■ SUPPLIED DATA ■
`config.mk`:
```
export PLATFORM = sky130hd
export DESIGN_NAME = enc_rr_arbiter
export DESIGN_NICKNAME = d
export VERILOG_FILES = /design/src/rtl/enc_rr_arbiter.sv
export SDC_FILE = /design/constraint.sdc
export NUM_CORES = 1
export LEC_CHECK = 0
export BUFFER_PORTS_ARGS = -buffer_cell sky130_fd_sc_hd__buf_2
export CELL_PAD_IN_SITES_DETAIL_PLACEMENT = 1
export CELL_PAD_IN_SITES_GLOBAL_PLACEMENT = 2
export CORE_MARGIN = 1.5
export CORE_UTILIZATION = 25
export CTS_BUF_LIST = sky130_fd_sc_hd__clkbuf_4 sky130_fd_sc_hd__clkbuf_8
export DETAILED_ROUTE_END_ITERATION = 10
export PLACE_DENSITY_LB_ADDON = 0.1
export SYNTH_ARGS = -nofsm -noshare
export SYNTH_HDL_FRONTEND = slang
export SYNTH_SLANG_ARGS = --single-unit
export TNS_END_PERCENT = 10
```
`constraint.sdc`:
```
create_clock -name CLK -period 3.55 [get_ports CLK]
set_input_delay 0.71 -clock CLK [delete_from_list [all_inputs] [get_ports CLK]]
set_output_delay 0.71 -clock CLK [all_outputs]
set_load 0.01 [all_outputs]
```
`src/rtl/enc_rr_arbiter.sv`:
```
// enc_rr_arbiter: round-robin arbiter granting an encoded resource to one of eight requesters
module enc_rr_arbiter #(
  parameter int HOLD_MAX = 16,
  parameter int CNTW     = 16
) (
  input  logic            CLK,
  input  logic            RST,
  input  logic [7:0]      req_in,
  input  logic            EN_release,
  output logic [7:0]      grant_out,
  output logic [2:0]      grant_idx,
  output logic            RDY_grant,
  output logic            timeout_out,
  output logic [CNTW-1:0] grant_count
);
  typedef enum logic {IDLE, GRANTED} state_t;
  state_t state, state_d;
  logic [2:0] ptr, winner, off;
  logic [7:0] rot, hold_cnt;
  logic done, forced;
  // rotate requests so ptr sits at bit 0, pick the lowest set bit, rotate back
  always_comb begin
    rot = 8'({req_in, req_in} >> ptr);
    off = 3'd0;
    for (int i = 7; i >= 0; i--) if (rot[i]) off = 3'(i);
    winner = ptr + off;
  end
  // end-of-grant detection and next state; release and requester drop outrank timeout
  always_comb begin
    done    = EN_release || !req_in[grant_idx] || hold_cnt == 8'(HOLD_MAX - 1);
    forced  = done && !EN_release && req_in[grant_idx];
    state_d = state == IDLE ? (|req_in ? GRANTED : IDLE) : (done ? IDLE : GRANTED);
  end
  // state register
  always_ff @(posedge CLK) begin
    if (RST) state <= IDLE;
    else     state <= state_d;
  end
  // registered grant outputs, rotation pointer, hold timer and grant counter
  always_ff @(posedge CLK) begin
    if (RST) begin
      ptr         <= 3'd0;
      hold_cnt    <= 8'd0;
      grant_out   <= 8'h00;
      grant_idx   <= 3'd0;
      timeout_out <= 1'b0;
      grant_count <= '0;
    end else begin
      timeout_out <= state == GRANTED && forced;
      if (state == IDLE && |req_in) begin
        grant_out   <= 8'd1 << winner;
        grant_idx   <= winner;
        hold_cnt    <= 8'd0;
        grant_count <= &grant_count ? grant_count : grant_count + CNTW'(1);
      end else if (state == GRANTED) begin
        if (done) begin
          ptr       <= grant_idx + 3'd1;
          grant_out <= 8'h00;
          grant_idx <= 3'd0;
          hold_cnt  <= 8'd0;
        end else begin
          hold_cnt  <= hold_cnt + 8'd1;
        end
      end
    end
  end
  assign RDY_grant = state == GRANTED;
endmodule

```
==> results.md, run 1 <==
- Cell chosen for the clock root: clkbuf_8
- Fraction of power spent switching nets: about a third
- Most instantiated library cell after synthesis: dfxtp_1
- Via total after detailed routing: 1931
- Leading post-synthesis cells by cell area: dfxtp_1 35%, mux4_2 5.9%, nor2_1 5.6%
- Area of the mapped netlist: approximately 2300 um^2
- Portion of total power attributed to combinational logic: 25.9%
- Overall track demand over capacity in global routing: about an eighth
- Last weighted congestion value of the routability-driven placer: 0.7707
- Max Slew Vio Count: 0
- Arrival time of data at the critical path endpoint: 3.48 ns
- Post-route clock period utilization: 90.89%
- Leading area contributor after synthesis: dfxtp_1
- Die X: around 100 um
- Largest fanout of any net on the critical path: 5
- Async set-or-reset flop fraction in the synthesized netlist: 0%
- Layout Nets: 299
- Final antenna diode count: 0
- Type of the setup path with the least slack: in2reg
- Fin crit period: 3.227 ns
- Die extent in y: slightly below 100 um
- Wirelength per Cell: 15.28 um
- Total leakage power: 1.053 nW
- Max-cap check violation count: 0
- Area growth syn-to-layout: 19.75%
- CTS sink cnt: 40
- Pre-Repair DR Iteration Count: 7
- Count of endpoints failing hold in the final timing report: 0
- Count of flip-flops with a built-in enable after synthesis: 0
- Number of antenna violations at the first check in global routing: 0
- Number of buffers on the longest clock path: 2
- Nature of the critical path endpoint: flip-flop
- Synthesized instance count: 241
- Post-route DRC: 2
- TritonCTS clock tree: yes
- Via density per instance: 4.926
- Sequential share of the synthesized area: 35.01%
- Main synth FF type: dfxtp_1
- Clock group share of total power: 32.1%
- Leading cell types by count after synthesis: 40 x dfxtp_1, 34 x nor2_1, 13 x xor2_1
- Number of core rows: 34
- Power per cell area: 447.4 nW/um^2
- Die area: approximately 10000 um^2
- Setup repair after global routing missed its margin: false
- Reg2reg setup slack: about 0.33 ns
- Fin util: between 30 and 40%
- Post-DP HPWL: 4.435 mm
- Iteration-0 DRC count of the detailed router: 35
- # H-tree levels: 2
- Global-route wire length before repair: 10.09 mm
- Port buffer count: 39
- Sequential fraction of design power: 42.0%
- Type of the tightest min-delay check: reg2reg
- Net switching power: 390.4 uW
- Clock input transition at the sequential cells of the worst setup and hold paths: ~0.090 ns
- Cell area after placement: 2623 um^2
- Top cell type's share of synthesized area: 35.01%
- Total of endpoints with negative setup slack in the final report: 0
- Number of nets produced by synthesis: 257
- Layout cell share with drive strength beyond 1: 25.70%
- Effective utilization at floorplan: 25.97%
- Number of top-level pins: 40
- Yosys Warn Count: 0
- Final instance area: 2739 um^2
- Violated checks: design-rule violations
- Number of antenna-violating nets in the routed design: 0
- Clk Latency, worst-skew pair: 0.30 ns
- # fillers: a little over 1k
- Gr ovfl total: 0
- Maximum clock rate: 0.3099 GHz
- Worst clock skew on the final layout: 0.01126 ns
- FF+latch count, synth: 40
- Maximum vdd drop: around 0.13 mV
- Outcome: complete, but fails checks
- Headroom to the max-slew limit: 57.64%
- Maximum number of pins on one net before global-route repair: 33
- Sum of routed wire length over all layers: 5.989 mm
- Placeable core area: 8806 um^2
- Number of global-route vias before repair: 1947
- Power Internal: roughly 840 uW
- Launching element type of the critical path: input pin
- Data required time of the worst path: 3.80 ns
- Syn Area/Cell: roughly 9.5 um^2
- Number of buffers created by CTS: 5
- Worst slew pin tran: between 0.6 and 0.7 ns
- Library cells used by synthesis: 53
[flip-flops by register name, indices dropped and copies added, names as in the netlist]
signal,count
hold_cnt,8
timeout_out,1
RDY_grant,1
grant_out,8
grant_idx,3
ptr,3
grant_count,16
[worst max-delay path, stage by stage]
cell      delay [ns]
buf_2           0.10
mux4_1          0.55
mux2_2          0.31
a221oi_1        0.29
o221ai_1        0.20
ha_1            0.22
inv_1           0.06
fa_1            0.48
nor4_1          0.38
a22o_1          0.18
[final timing paths]
path | endpoint | startpoint | cells past startpoint
max reg2reg | grant_out[6] | ptr[2] | 9
max | grant_out[6] | req_in[4] | 10
min | grant_out[0] | grant_out[0] | 1
min reg2reg | grant_out[0] | grant_out[0] | 1
[power by group through the flow]
| stage | clock network (mW) | logic, mW | registers, mW |
|---|---|---|---|
| floorplan | 0 | 0.225 | 0.521 |
| global placement | 0 | 0.322 | 0.527 |
| detailed placement | 0 | 0.322 | 0.527 |
| CTS | 0.409 | 0.323 | 0.517 |
| global route | 0.428 | 0.353 | 0.522 |
| finish | 0.393 | 0.317 | 0.515 |
<file path="src/rtl/dice_roller_if.sv">
// Handshake bundle between the LFSR stage, the dice roller and the pin mapping.
interface dice_roller_if #(
   parameter int LFSR_W = 16,
   parameter int SUM_W  = 9
);
   logic [LFSR_W-1:0] lfsr_bits;
   logic [2:0]        die_sel;
   logic [1:0]        n_dice;
   logic              roll;
   logic              busy;
   logic              result_valid;
   logic [SUM_W-1:0]  result;
   logic [6:0]        last_face;

   modport master (
      output lfsr_bits,
      output die_sel,
      output n_dice,
      output roll,
      input  busy,
      input  result_valid,
      input  result,
      input  last_face
   );

   modport slave (
      input  lfsr_bits,
      input  die_sel,
      input  n_dice,
      input  roll,
      output busy,
      output result_valid,
      output result,
      output last_face
   );
endinterface

</file>
<file path="src/rtl/dice_roller.sv">
// Unbiased N-dice roller: mask-and-reject sampling of the LFSR word,
// with a bounded-retry fallback mapping so every die finishes.
module dice_roller #(
   parameter int LFSR_W    = 16,
   parameter int SUM_W     = 9,
   parameter int RETRY_MAX = 8
) (
   input  logic           clk,
   input  logic           rst_n,
   dice_roller_if.slave   bus
);

   localparam int RW = (RETRY_MAX > 1) ? $clog2(RETRY_MAX) : 1;

   typedef enum logic [1:0] {
      IDLE = 2'd0,
      DRAW = 2'd1,
      DONE = 2'd2
   } state_t;

   state_t           r_state;
   logic [2:0]       r_sel;
   logic [1:0]       r_nd;
   logic [1:0]       r_cnt;
   logic [RW-1:0]    r_retry;
   logic [SUM_W-1:0] r_sum;
   logic [SUM_W-1:0] r_result;
   logic [6:0]       r_face;
   logic             r_busy;
   logic             r_valid;

   logic [6:0]       w_n;
   logic [6:0]       w_mask;
   logic [6:0]       w_cand;
   logic             w_ok;
   logic             w_force;
   logic [6:0]       w_face;
   logic [SUM_W-1:0] w_sum_nx;
   logic             w_unused;

   // Mask is the smallest all-ones value >= N-1, so mask < 2N always.
   always_comb begin
      w_n    = 7'd4;
      w_mask = 7'd3;
      unique case (r_sel)
         3'd0: begin w_n = 7'd4;   w_mask = 7'd3;   end
         3'd1: begin w_n = 7'd6;   w_mask = 7'd7;   end
         3'd2: begin w_n = 7'd8;   w_mask = 7'd7;   end
         3'd3: begin w_n = 7'd10;  w_mask = 7'd15;  end
         3'd4: begin w_n = 7'd12;  w_mask = 7'd15;  end
         3'd5: begin w_n = 7'd20;  w_mask = 7'd31;  end
         3'd6: begin w_n = 7'd100; w_mask = 7'd127; end
         3'd7: begin w_n = 7'd2;   w_mask = 7'd1;   end
         default: begin w_n = 7'd4; w_mask = 7'd3; end
      endcase
   end

   assign w_cand   = bus.lfsr_bits[6:0] & w_mask;
   assign w_ok     = (w_cand < w_n);
   assign w_force  = (r_retry == RW'(RETRY_MAX - 1));
   assign w_face   = w_ok ? (w_cand + 7'd1)
                          : (w_cand - w_n + 7'd1);
   assign w_sum_nx = r_sum + SUM_W'(w_face);
   assign w_unused = ^bus.lfsr_bits;

   always_ff @(posedge clk or negedge rst_n) begin
      if (!rst_n) begin
         r_state  <= IDLE;
         r_sel    <= 3'd0;
         r_nd     <= 2'd0;
         r_cnt    <= 2'd0;
         r_retry  <= '0;
         r_sum    <= '0;
         r_result <= '0;
         r_face   <= 7'd0;
         r_busy   <= 1'b0;
         r_valid  <= 1'b0;
      end else begin
         r_valid <= 1'b0;
         unique case (r_state)
            IDLE: begin
               if (bus.roll) begin
                  r_sel   <= bus.die_sel;
                  r_nd    <= bus.n_dice;
                  r_sum   <= '0;
                  r_cnt   <= 2'd0;
                  r_retry <= '0;
                  r_busy  <= 1'b1;
                  r_state <= DRAW;
               end
            end
            DRAW: begin
               if (w_ok || w_force) begin
                  r_sum   <= w_sum_nx;
                  r_face  <= w_face;
                  r_retry <= '0;
                  r_cnt   <= r_cnt + 2'd1;
                  if (r_cnt == r_nd) begin
                     r_result <= w_sum_nx;
                     r_valid  <= 1'b1;
                     r_state  <= DONE;
                  end
               end else begin
                  r_retry <= r_retry + 1'b1;
               end
            end
            DONE: begin
               r_busy  <= 1'b0;
               r_state <= IDLE;
            end
            default: begin
               r_busy  <= 1'b0;
               r_state <= IDLE;
            end
         endcase
      end
   end

   assign bus.busy         = r_busy;
   assign bus.result_valid = r_valid;
   assign bus.result       = r_result;
   assign bus.last_face    = r_face;

endmodule

</file>
<file path="src/flat_wrapper.sv">
// flat-port wrapper written by rule: the top's interface ports become plain ports
module dice_roller_flat 
#(
   parameter int LFSR_W    = 16,
   parameter int SUM_W     = 9,
   parameter int RETRY_MAX = 8
)
  (clk, rst_n, bus_lfsr_bits, bus_die_sel, bus_n_dice, bus_roll, bus_busy, bus_result_valid, bus_result, bus_last_face);
  dice_roller_if #(.LFSR_W(LFSR_W), .SUM_W(SUM_W)) bus_i ();
  input  logic clk;
  input  logic rst_n;
  input wire logic [$bits(bus_i.lfsr_bits)-1:0] bus_lfsr_bits;
  input wire logic [$bits(bus_i.die_sel)-1:0] bus_die_sel;
  input wire logic [$bits(bus_i.n_dice)-1:0] bus_n_dice;
  input wire logic [$bits(bus_i.roll)-1:0] bus_roll;
  output wire logic [$bits(bus_i.busy)-1:0] bus_busy;
  output wire logic [$bits(bus_i.result_valid)-1:0] bus_result_valid;
  output wire logic [$bits(bus_i.result)-1:0] bus_result;
  output wire logic [$bits(bus_i.last_face)-1:0] bus_last_face;
  assign bus_i.lfsr_bits = bus_lfsr_bits;
  assign bus_i.die_sel = bus_die_sel;
  assign bus_i.n_dice = bus_n_dice;
  assign bus_i.roll = bus_roll;
  assign bus_busy = bus_i.busy;
  assign bus_result_valid = bus_i.result_valid;
  assign bus_result = bus_i.result;
  assign bus_last_face = bus_i.last_face;
  dice_roller #(.LFSR_W(LFSR_W), .SUM_W(SUM_W), .RETRY_MAX(RETRY_MAX)) u_core (.clk(clk), .rst_n(rst_n), .bus(bus_i));
endmodule
</file>
<file path="config.mk">
export PLATFORM = sky130hd
export DESIGN_NAME = prog_loader_flat
export DESIGN_NICKNAME = d
export VERILOG_FILES = /design/src/rtl/td4_pkg.sv /design/src/rtl/prog_loader_if.sv /design/src/rtl/prog_mem.sv /design/src/rtl/prog_loader.sv /design/src/flat_wrapper.sv
export SDC_FILE = /design/constraint.sdc
export NUM_CORES = 1
export LEC_CHECK = 0
export ABC_AREA = 1
export BUFFER_PORTS_ARGS = -buffer_cell sky130_fd_sc_hd__buf_2
export CAP_MARGIN = 20
export CELL_PAD_IN_SITES_DETAIL_PLACEMENT = 1
export CELL_PAD_IN_SITES_GLOBAL_PLACEMENT = 1
export CORE_MARGIN = 5
export CORE_UTILIZATION = 46
export CTS_CLUSTER_DIAMETER = 150
export CTS_CLUSTER_SIZE = 20
export DETAILED_ROUTE_END_ITERATION = 7
export GPL_TIMING_DRIVEN = 0
export PLACE_DENSITY = 0.83
export SYNTH_ARGS = -nofsm -noshare
export SYNTH_HDL_FRONTEND = slang
export SYNTH_HIERARCHICAL = 1
export SYNTH_SLANG_ARGS = --single-unit
export TNS_END_PERCENT = 100
</file>
<file path="constraint.sdc">
create_clock -name CLK -period 6.1 [get_ports CLK]
set_input_delay 1.22 -clock CLK [delete_from_list [all_inputs] [get_ports CLK]]
set_output_delay 1.22 -clock CLK [all_outputs]
set_load 0.005 [all_outputs]
</file>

■ PROBLEM TO WORK ON ■
Your answer should consist solely of the lines above from the line with "input wire logic [$bits(bus_i.n_dice)-1:0]" to the line with "assign bus_i.lfsr_bits = bus_lfsr_bits;", both included, reproduced exactly.

■ SOLUTION ■
  input wire logic [$bits(bus_i.n_dice)-1:0] bus_n_dice;
  input wire logic [$bits(bus_i.roll)-1:0] bus_roll;
  output wire logic [$bits(bus_i.busy)-1:0] bus_busy;
  output wire logic [$bits(bus_i.result_valid)-1:0] bus_result_valid;
  output wire logic [$bits(bus_i.result)-1:0] bus_result;
  output wire logic [$bits(bus_i.last_face)-1:0] bus_last_face;
  assign bus_i.lfsr_bits = bus_lfsr_bits;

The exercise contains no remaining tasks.